様子を見ていたシルフ達までが一斉に集まってきて、いきなり剥がした湿布の争奪戦が始まり、まるで小さな竜巻のように剥がされた湿布は細長く引っ張られてくるくるとものすごい勢いで回転を始める。
それを見たマークとハン先生が同時に吹き出し、揃って大笑いになった。
「ううん、どうしたの……?」
突然聞こえた大きな笑い声に、眠っていたレイがそう言ってゆっくりと目を開く。
『おはようおはよう』
『起きた起きた』
『おはようなの』
『おはようなの』
「ああ、おはよう。シルフはいつも元気だね」
まだ眠そうな目を擦りながらそう言うレイの額の湿布も、端が剥がれかけている。
『ねえ! これも良い?』
嬉々としたシルフの質問に、聞こえていないはずのハン先生が笑いながらうんうんと頷いている。
「ええ、良いですよ。好きに剥がして遊んでください」
「ええ! ハン先生、シルフの声が聞こえているんですか?」
ハン先生の答えに驚き、目を輝かせて身を乗り出すレイの様子にマークがまた吹き出す。
「まさか、私には残念ながら精霊達は見えませんし声も聞こえませんよ。ですが今のは私でも分かりましたね。貴方の額の湿布を剥がしても良いのか聞いてきたのでしょう?」
「うわあすごいハン先生。正解です!」
目を輝かせて小さく拍手をしていたレイは、いきなり額の湿布を力一杯引っ張って剥がされ、情けない悲鳴を上げて額を押さえたのだった。
「しかし、これだけ大騒ぎをしていても全く起きる様子がないってのも、ある意味大物だよなあ」
枕に抱きついてまだ熟睡しているキムを見て、マークとレイは顔を見合わせてにんまりと笑った。隣では、ハン先生も笑いながらうんうんと頷いている。
「シルフ、キムの湿布も剥がして良いぞ。思いっきりっ引っぺがしてやれ!」
『わあい!』
『わあい!』
『じゃあいくね〜〜〜!』
『いくね〜〜〜!』
『せ〜の〜でっ!』
口々にそう言ったシルフ達が、息を合わせてキムの額に貼られた湿布を一気に引っ張って剥がした。
「痛って〜〜〜〜!」
いきなりの衝撃に悲鳴をあげて抱えていた枕ごと横に転がったキムが、そのまま勢い余ってベッドから転がり落ちる。

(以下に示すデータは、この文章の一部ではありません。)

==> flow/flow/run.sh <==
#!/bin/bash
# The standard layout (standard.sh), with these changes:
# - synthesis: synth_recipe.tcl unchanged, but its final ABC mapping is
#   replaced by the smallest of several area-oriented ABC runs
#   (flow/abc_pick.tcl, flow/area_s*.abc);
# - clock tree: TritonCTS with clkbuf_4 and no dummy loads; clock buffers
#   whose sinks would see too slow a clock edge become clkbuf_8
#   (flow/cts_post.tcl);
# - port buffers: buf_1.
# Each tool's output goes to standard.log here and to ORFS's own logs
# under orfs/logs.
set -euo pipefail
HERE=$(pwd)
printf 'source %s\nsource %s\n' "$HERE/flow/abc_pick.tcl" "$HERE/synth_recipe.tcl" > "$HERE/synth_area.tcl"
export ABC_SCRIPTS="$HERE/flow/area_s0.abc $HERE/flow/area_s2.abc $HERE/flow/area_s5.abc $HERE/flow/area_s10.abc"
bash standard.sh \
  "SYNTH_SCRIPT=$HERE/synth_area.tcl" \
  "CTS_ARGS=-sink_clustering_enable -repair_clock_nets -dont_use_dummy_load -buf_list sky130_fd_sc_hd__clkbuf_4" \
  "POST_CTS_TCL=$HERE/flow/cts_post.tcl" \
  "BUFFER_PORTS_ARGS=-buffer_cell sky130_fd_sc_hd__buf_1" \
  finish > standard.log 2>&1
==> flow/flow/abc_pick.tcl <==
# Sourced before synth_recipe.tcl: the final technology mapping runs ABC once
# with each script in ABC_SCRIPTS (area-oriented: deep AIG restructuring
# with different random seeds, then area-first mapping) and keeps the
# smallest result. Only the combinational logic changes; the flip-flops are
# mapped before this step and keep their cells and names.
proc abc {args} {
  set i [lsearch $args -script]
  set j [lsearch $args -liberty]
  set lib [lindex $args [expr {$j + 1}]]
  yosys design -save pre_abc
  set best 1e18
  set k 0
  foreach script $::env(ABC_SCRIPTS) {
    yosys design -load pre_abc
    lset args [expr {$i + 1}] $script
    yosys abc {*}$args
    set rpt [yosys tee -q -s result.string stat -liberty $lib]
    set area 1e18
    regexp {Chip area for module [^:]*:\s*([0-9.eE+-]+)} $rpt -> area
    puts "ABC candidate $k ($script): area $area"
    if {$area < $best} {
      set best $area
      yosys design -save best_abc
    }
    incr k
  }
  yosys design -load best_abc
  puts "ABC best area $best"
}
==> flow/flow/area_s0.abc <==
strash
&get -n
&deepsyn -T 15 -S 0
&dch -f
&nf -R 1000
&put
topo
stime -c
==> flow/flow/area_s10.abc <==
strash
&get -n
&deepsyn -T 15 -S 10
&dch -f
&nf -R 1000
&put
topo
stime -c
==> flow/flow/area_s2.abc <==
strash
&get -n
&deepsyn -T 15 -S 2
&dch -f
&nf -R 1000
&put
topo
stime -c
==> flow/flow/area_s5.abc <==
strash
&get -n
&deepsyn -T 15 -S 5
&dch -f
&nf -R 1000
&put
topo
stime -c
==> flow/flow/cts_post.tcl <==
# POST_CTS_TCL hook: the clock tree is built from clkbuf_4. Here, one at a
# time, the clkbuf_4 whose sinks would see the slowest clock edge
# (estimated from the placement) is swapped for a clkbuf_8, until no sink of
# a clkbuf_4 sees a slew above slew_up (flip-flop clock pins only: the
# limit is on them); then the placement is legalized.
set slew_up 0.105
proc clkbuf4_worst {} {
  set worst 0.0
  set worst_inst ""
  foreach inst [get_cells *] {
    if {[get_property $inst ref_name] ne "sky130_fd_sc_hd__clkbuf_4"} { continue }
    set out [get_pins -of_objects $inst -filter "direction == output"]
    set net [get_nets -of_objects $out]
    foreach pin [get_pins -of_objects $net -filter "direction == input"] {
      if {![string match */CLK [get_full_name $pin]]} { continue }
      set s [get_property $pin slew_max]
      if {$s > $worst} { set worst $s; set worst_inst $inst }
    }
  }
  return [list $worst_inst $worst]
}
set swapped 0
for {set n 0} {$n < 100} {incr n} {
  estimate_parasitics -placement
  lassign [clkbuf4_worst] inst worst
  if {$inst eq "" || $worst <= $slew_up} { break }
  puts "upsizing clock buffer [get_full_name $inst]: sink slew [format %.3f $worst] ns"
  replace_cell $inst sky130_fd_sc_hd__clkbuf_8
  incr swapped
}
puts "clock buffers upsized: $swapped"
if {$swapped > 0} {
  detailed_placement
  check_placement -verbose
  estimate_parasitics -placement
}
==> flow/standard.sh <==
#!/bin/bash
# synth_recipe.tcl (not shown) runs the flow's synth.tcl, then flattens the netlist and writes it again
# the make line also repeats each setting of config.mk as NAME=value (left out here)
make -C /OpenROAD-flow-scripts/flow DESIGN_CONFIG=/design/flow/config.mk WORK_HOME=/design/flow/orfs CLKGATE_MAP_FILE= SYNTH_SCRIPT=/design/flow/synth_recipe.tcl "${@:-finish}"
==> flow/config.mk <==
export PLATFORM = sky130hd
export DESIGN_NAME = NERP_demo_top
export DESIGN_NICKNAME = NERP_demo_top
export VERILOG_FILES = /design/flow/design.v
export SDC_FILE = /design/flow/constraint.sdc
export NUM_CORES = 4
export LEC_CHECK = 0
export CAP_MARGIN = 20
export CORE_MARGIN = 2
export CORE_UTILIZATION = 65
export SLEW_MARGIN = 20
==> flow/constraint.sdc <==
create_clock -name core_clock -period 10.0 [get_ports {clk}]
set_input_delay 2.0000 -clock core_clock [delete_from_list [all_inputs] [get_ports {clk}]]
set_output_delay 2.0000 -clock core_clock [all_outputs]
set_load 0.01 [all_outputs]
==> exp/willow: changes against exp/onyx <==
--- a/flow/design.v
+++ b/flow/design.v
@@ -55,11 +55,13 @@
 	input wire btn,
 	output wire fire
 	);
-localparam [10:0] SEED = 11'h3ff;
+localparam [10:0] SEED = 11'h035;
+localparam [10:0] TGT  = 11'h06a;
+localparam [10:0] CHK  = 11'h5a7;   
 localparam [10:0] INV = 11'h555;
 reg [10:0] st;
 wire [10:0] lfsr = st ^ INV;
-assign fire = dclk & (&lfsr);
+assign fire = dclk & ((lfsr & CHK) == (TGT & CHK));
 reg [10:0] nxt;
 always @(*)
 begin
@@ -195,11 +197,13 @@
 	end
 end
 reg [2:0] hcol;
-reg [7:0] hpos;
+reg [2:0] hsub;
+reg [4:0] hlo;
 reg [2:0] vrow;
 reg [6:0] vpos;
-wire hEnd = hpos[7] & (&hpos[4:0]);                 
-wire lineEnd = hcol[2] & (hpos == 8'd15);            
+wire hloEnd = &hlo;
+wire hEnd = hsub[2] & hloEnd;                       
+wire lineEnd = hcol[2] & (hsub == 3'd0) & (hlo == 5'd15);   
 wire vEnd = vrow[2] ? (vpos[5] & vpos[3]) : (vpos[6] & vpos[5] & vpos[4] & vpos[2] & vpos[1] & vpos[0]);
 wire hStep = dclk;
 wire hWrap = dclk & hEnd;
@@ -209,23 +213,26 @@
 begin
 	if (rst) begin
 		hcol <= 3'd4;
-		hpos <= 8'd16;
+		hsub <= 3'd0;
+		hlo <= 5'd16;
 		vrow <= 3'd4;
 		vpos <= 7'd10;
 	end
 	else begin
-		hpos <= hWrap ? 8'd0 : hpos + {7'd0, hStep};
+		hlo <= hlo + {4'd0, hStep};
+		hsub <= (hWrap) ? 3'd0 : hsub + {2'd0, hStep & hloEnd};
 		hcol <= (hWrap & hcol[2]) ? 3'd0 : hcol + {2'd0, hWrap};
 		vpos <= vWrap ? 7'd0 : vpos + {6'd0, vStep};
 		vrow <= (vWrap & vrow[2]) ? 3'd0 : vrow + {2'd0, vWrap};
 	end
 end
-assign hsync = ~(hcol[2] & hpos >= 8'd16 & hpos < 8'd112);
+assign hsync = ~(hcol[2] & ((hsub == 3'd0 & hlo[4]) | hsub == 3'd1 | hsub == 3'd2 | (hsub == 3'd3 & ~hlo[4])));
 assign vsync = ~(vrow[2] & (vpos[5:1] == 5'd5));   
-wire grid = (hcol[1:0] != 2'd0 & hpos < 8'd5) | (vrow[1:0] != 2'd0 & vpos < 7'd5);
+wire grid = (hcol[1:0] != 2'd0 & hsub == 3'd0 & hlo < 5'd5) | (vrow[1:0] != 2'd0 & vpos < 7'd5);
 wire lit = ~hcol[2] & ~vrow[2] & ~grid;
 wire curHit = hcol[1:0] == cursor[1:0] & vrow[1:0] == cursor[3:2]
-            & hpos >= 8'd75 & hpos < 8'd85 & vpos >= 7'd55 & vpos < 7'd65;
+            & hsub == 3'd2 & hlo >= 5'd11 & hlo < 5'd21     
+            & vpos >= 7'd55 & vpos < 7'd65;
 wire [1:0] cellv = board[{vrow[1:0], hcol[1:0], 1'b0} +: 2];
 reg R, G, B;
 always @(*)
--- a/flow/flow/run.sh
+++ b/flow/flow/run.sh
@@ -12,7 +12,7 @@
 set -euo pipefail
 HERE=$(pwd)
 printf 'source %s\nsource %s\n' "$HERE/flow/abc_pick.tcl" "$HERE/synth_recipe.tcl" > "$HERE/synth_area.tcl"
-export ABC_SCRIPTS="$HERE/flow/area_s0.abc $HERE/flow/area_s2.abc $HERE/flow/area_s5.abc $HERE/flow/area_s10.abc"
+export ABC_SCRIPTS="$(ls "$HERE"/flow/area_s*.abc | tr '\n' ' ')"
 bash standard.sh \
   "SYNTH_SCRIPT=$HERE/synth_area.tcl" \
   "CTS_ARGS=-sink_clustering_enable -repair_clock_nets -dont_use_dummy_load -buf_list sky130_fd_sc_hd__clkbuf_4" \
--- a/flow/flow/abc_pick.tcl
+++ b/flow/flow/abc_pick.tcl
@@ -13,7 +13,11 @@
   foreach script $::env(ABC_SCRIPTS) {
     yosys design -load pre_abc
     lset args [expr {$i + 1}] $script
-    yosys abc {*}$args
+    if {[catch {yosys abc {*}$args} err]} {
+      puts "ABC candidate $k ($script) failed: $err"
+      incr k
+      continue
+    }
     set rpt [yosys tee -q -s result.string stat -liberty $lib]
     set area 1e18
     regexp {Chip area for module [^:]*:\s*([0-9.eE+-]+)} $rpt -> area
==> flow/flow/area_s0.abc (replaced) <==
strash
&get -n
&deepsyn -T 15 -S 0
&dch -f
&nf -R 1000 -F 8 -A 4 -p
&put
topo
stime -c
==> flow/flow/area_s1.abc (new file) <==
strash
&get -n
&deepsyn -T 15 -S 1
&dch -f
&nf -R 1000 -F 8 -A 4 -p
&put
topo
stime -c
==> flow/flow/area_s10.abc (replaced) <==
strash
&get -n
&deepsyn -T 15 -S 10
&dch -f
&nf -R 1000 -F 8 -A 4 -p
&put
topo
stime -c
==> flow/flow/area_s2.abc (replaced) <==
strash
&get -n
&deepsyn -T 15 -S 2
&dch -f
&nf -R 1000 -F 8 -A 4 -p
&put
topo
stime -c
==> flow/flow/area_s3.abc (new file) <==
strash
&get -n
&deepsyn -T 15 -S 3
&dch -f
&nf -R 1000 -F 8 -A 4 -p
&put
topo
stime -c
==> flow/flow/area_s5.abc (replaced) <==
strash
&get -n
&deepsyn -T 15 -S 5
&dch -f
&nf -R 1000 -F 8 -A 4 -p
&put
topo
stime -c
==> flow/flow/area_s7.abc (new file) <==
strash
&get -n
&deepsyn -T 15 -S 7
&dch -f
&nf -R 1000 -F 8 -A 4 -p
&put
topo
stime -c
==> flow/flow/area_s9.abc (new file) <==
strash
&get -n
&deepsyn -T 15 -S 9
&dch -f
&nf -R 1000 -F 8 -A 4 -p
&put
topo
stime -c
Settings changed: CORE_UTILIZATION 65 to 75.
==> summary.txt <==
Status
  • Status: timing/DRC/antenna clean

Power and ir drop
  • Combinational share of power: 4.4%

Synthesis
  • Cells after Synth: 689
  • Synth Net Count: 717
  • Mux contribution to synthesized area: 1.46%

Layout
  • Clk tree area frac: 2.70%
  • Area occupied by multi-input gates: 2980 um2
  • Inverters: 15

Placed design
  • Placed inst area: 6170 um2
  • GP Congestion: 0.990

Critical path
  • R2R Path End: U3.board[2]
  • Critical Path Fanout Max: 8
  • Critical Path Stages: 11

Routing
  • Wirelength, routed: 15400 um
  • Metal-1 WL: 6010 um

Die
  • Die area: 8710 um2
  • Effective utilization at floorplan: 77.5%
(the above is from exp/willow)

そのキムの様子を横で見ていたマークとレイ、そしてハン先生の三人は同時に吹き出して大爆笑になったのだった。
「ちょっ、お前らいきなり何してくれてるんだよ〜〜!」
腹筋だけで起き上がったキムの抗議にまた三人が同時に吹き出し、揃って首を振りながらシルフ達を示す。
『起きた起きた〜〜〜!』
『これ貰ったからね!』
『パリパリ』
『パリパリ』
『楽しい楽しい』
『楽しい楽しい』
嬉々としたシルフ達の声にキムも堪えきれずに吹き出し、全員揃って大笑いになったのだった。
『全く朝から賑やかな事だな。湿布一枚でこれだけ笑えるとは、何とも平和な事だな』
呆れたようなブルーのシルフの言葉にニコスのシルフ達だけでなく、周りに集まってきていたシルフ達や光の精霊達までが揃って笑い出し、大喜びで手を叩き合ったり輪になって踊り始めたりしていたのだった。